Das Berufungsgericht hat hier ausgehend vom Wortsinn angenommen, dass dies Zulage für eine Tätigkeit mit „erhöhter“ Infektionsgefahr gebührt. Anders als bei der Geriatriezulage sei hier keine Bindung an eine bestimmte Abteilung, etwa „Infektionsabteilung ...“, erfolgt. Bei den Arbeitern seien - anders als hier - bestimmte Zulagen ausdrücklich bestimmten Arbeitnehmerkreisen innerhalb der jeweiligen Verwendungsgruppe vorbehalten. Es könne nicht davon ausgegangen werden, dass nur ein noch über dem pflegespezifischen Infektionsrisiko liegendes höheres Infektionsrisiko abgegolten werden sollte. Im Anhang III seien auch Dienstnehmergruppen erfasst, die kein pflegespezifisches Infektionsrisiko haben, wie etwa die Beschäftigungs- und ArbeitstherapiegehilfInnen.

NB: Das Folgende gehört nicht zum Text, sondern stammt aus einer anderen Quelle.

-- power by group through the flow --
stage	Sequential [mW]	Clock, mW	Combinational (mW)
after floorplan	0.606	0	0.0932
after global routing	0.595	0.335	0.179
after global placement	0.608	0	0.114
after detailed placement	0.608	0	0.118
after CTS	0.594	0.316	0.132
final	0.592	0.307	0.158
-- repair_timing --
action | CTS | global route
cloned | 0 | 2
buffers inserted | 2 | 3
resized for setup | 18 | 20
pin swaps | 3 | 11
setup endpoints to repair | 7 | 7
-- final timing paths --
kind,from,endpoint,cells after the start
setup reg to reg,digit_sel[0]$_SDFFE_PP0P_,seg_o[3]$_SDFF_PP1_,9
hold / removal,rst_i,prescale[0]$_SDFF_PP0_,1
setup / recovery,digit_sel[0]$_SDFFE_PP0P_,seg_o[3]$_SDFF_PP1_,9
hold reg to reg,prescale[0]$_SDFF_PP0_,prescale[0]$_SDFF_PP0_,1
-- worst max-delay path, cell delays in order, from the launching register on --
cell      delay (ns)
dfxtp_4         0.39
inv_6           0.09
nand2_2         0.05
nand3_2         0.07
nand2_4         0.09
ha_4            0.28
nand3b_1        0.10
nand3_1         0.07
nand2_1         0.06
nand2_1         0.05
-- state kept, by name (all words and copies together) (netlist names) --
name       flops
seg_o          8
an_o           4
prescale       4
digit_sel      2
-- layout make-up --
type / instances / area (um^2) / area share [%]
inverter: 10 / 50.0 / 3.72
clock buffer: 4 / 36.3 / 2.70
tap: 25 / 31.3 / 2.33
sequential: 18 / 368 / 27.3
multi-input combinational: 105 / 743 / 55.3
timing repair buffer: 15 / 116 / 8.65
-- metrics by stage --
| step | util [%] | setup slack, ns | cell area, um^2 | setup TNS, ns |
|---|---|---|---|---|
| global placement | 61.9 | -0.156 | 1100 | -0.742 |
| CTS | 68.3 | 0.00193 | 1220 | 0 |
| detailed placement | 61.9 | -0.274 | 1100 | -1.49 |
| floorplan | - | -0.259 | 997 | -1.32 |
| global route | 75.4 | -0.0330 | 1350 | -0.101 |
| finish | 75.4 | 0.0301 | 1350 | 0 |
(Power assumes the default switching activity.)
### src/logic/memMap_consts.svh
/* Memory map constants */
`ifndef MEMMAP_CONSTS_SVH
`define MEMMAP_CONSTS_SVH

`define DATA_W        8
`define ADDR_W        16
`define IO_PAGE       4'hD      // Top nibble of the I/O page
`define ANTIC_BASE    16'hD400
`define GTIA_BASE     16'hD000
`define ANTIC_REGS    16
`define GTIA_REGS     32
`define UNMAPPED_READ 8'hFF

// ANTIC offsets
`define OFS_DMACTL      4'h0
`define OFS_CHACTL      4'h1
`define OFS_DLISTL      4'h2
`define OFS_DLISTH      4'h3
`define OFS_HSCROL      4'h4
`define OFS_VSCROL      4'h5
`define OFS_ANTIC_HOLE0 4'h6    // No register here
`define OFS_PMBASE      4'h7
`define OFS_ANTIC_HOLE1 4'h8    // No register here
`define OFS_CHBASE      4'h9
`define OFS_WSYNC       4'hA
`define OFS_VCOUNT      4'hB    // Read only
`define OFS_PENH        4'hC    // Read only
`define OFS_PENV        4'hD    // Read only
`define OFS_NMIEN       4'hE
`define OFS_NMIST       4'hF

// GTIA offsets of the colour/control block
`define OFS_COLPM3 5'h15
`define OFS_COLPF0 5'h16
`define OFS_COLPF1 5'h17
`define OFS_COLPF2 5'h18
`define OFS_COLPF3 5'h19
`define OFS_COLBK  5'h1A
`define OFS_PRIOR  5'h1B
`define OFS_VDELAY 5'h1C
`define OFS_GRACTL 5'h1D
`define OFS_HITCLR 5'h1E
`define OFS_CONSOL 5'h1F

// GTIA hardware codes 1..21 map straight onto offsets 0..20
`define GTIA_HW_LAST_DIRECT 5'd21
`define GTIA_HW_CONSOL      5'd22

`define RST_DMACTL 8'h02
`define RST_DLISTL 8'h03
`define RST_DLISTH 8'hA0
`define RST_CHBASE 8'hF8
`define RST_COLPF0 8'h5A
`define RST_COLPF1 8'h38
`define RST_COLPF2 8'h7E

`endif
### src/logic/memMapPkg.sv
/* Memory map types */
`include "memMap_consts.svh"
`default_nettype none

package memMapPkg;

  // CPU request as seen on the address/data pins
  typedef struct packed {
    logic [`ADDR_W-1:0] addr;
    logic [`DATA_W-1:0] wrData;
    logic               writeEn;
  } cpuBusT;

  typedef enum logic [2:0] {
    anticSelNone   = 3'd0,
    anticSelDlistL = 3'd1,   // Low byte only
    anticSelDlist  = 3'd2,   // Both bytes
    anticSelVcount = 3'd3,
    anticSelPenH   = 3'd4,
    anticSelPenV   = 3'd5,
    anticSelNmiSt  = 3'd6
  } anticHwSelT;

  typedef struct packed {
    anticHwSelT         sel;
    logic [15:0]        dlist;
    logic [`DATA_W-1:0] vcount;
    logic [`DATA_W-1:0] penH;
    logic [`DATA_W-1:0] penV;
    logic [`DATA_W-1:0] nmiSt;
  } anticHwT;

  typedef struct packed {
    logic [$clog2(`GTIA_REGS)-1:0] sel;   // 0 idle, 1..21 direct, 22 CONSOL
    logic [`DATA_W-1:0]            data;
  } gtiaHwT;

  typedef struct packed {
    logic [`DATA_W-1:0] dmaCtl;
    logic [`DATA_W-1:0] chaCtl;
    logic [15:0]        dlist;
    logic [`DATA_W-1:0] hScrol;
    logic [`DATA_W-1:0] vScrol;
    logic [`DATA_W-1:0] pmBase;
    logic [`DATA_W-1:0] chBase;
    logic [`DATA_W-1:0] wSync;
    logic [`DATA_W-1:0] nmiEn;
  } anticViewT;

  typedef struct packed {
    logic [`DATA_W-1:0] colPm3;
    logic [`DATA_W-1:0] colPf0;
    logic [`DATA_W-1:0] colPf1;
    logic [`DATA_W-1:0] colPf2;
    logic [`DATA_W-1:0] colPf3;
    logic [`DATA_W-1:0] colBk;
    logic [`DATA_W-1:0] prior;
    logic [`DATA_W-1:0] vDelay;
    logic [`DATA_W-1:0] graCtl;
    logic [`DATA_W-1:0] hitClr;
  } gtiaViewT;

endpackage

`default_nettype wire

### src/logic/cpuBusDecode.sv
/* CPU address decode and read return */
`timescale 1ns/1ns
`include "memMap_consts.svh"
`default_nettype none

module cpuBusDecode
  import memMapPkg::*;
(
  input  wire                                 Fclk,
  input  wire                                 reset,
  input  wire cpuBusT                         cpuBus,
  input  wire [`DATA_W-1:0]                   ramRdData,
  input  wire [`DATA_W-1:0]                   anticRdData,
  input  wire [`DATA_W-1:0]                   gtiaRdData,
  output logic                                ramWrite,
  output logic                                anticWrite,
  output logic [$clog2(`ANTIC_REGS)-1:0]      anticOffset,
  output logic                                gtiaWrite,
  output logic [$clog2(`GTIA_REGS)-1:0]       gtiaOffset,
  output logic [`DATA_W-1:0]                  cpuRdData
);

  localparam int AnticOfsW = $clog2(`ANTIC_REGS);
  localparam int GtiaOfsW = $clog2(`GTIA_REGS);
  localparam logic [`ADDR_W-1:0] anticBase = `ANTIC_BASE;
  localparam logic [`ADDR_W-1:0] gtiaBase = `GTIA_BASE;

  logic               inIoPage;
  logic               hitAntic;
  logic               hitGtia;
  logic               ramSelQ;    // Last access went to RAM
  logic [`DATA_W-1:0] regDataQ;   // Captured register or unmapped value

  assign inIoPage = cpuBus.addr[`ADDR_W-1 -: 4] == `IO_PAGE;
  assign anticOffset = cpuBus.addr[AnticOfsW-1:0];
  assign gtiaOffset = cpuBus.addr[GtiaOfsW-1:0];

  // ANTIC window minus its two empty slots
  assign hitAntic = (cpuBus.addr[`ADDR_W-1:AnticOfsW] == anticBase[`ADDR_W-1:AnticOfsW])
                    && (anticOffset != `OFS_ANTIC_HOLE0)
                    && (anticOffset != `OFS_ANTIC_HOLE1);
  assign hitGtia = cpuBus.addr[`ADDR_W-1:GtiaOfsW] == gtiaBase[`ADDR_W-1:GtiaOfsW];

  assign ramWrite = cpuBus.writeEn && !inIoPage;
  assign anticWrite = cpuBus.writeEn && hitAntic;
  assign gtiaWrite = cpuBus.writeEn && hitGtia;   // Other I/O writes fall on the floor

  // Register data is sampled here so it lines up with the RAM output register
  always_ff @(posedge Fclk) begin
    if (reset) begin
      ramSelQ <= 1'b0;
      regDataQ <= '0;
    end else begin
      ramSelQ <= !inIoPage;
      if (hitAntic) begin
        regDataQ <= anticRdData;
      end else if (hitGtia) begin
        regDataQ <= gtiaRdData;
      end else begin
        regDataQ <= `UNMAPPED_READ;
      end
    end
  end

  assign cpuRdData = ramSelQ ? ramRdData : regDataQ;

endmodule

`default_nettype wire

Insgesamt vermag die Revision keine Bedenken an dieser Beurteilung des Berufungsgerichts hervorzurufen.

Die Beklagte hebt selbst hervor, dass es im Anwendungsbereich der Zulagentabelle auch Verwendungen gibt, bei denen im Allgemeinen kein erhöhtes Infektionsrisiko vorhanden ist und bei denen jedoch das Vorliegen eines erhöhten Infektionsrisikos durch den intensiven Kontakt mit kranken Menschen den Anspruch auf die Infektionszulage begründet. Sie verbleibt aber dabei, dass dies bei den Pflegehelfern nicht gelten könne, weil diese schon berufsspezifisch dieses erhöhte Infektionsrisiko hätten und dieses im Grundgehalt abgegolten sei. Dazu kann aber auf die Ausführungen des Berufungsgerichts verwiesen werden. Auch ist nicht einsehbar, woraus sich ergeben sollte, dass die Kollektivvertragsparteien - ohne dies zum Ausdruck zu bringen - für die idente - tätigkeitsbezogene - Zulage unterschiedliche Voraussetzungen festlegen wollten. Wollten die KV-Parteien gerade bei einer der zahlreichen Verwendungen, für die dieses Zulage vorgesehen ist, dieses Risiko bereits mit dem Grundgehalt abgelten und diese Zulage nur unter verschärften Voraussetzungen - etwa der Verwendung in besonders gefährdeten Abteilungen - zuerkennen, so hätten sie dies - wie bei anderen Zulagen auch (Geriatriezulage - Geriatrieabteilung) zum Ausdruck gebracht. Hier spricht der Aufbau des Kollektivvertrags eher dafür, dass das erhöhte Infektionsrisiko für alle von der Zulagenordnung erfassten Arbeitnehmergruppen einheitlich abgegolten werden sollte und daher bei der Festlegung des Grundgehalts auch bei den Arbeitnehmergruppen noch nicht besonders berücksichtigt wurde, bei denen dieses Risiko typischerweise immer vorliegt.

Der Revision war dementsprechend nicht Folge zu geben.

Die Kostenentscheidung gründet sich auf § 2 ASGG, §§ 50 und 41 ZPO.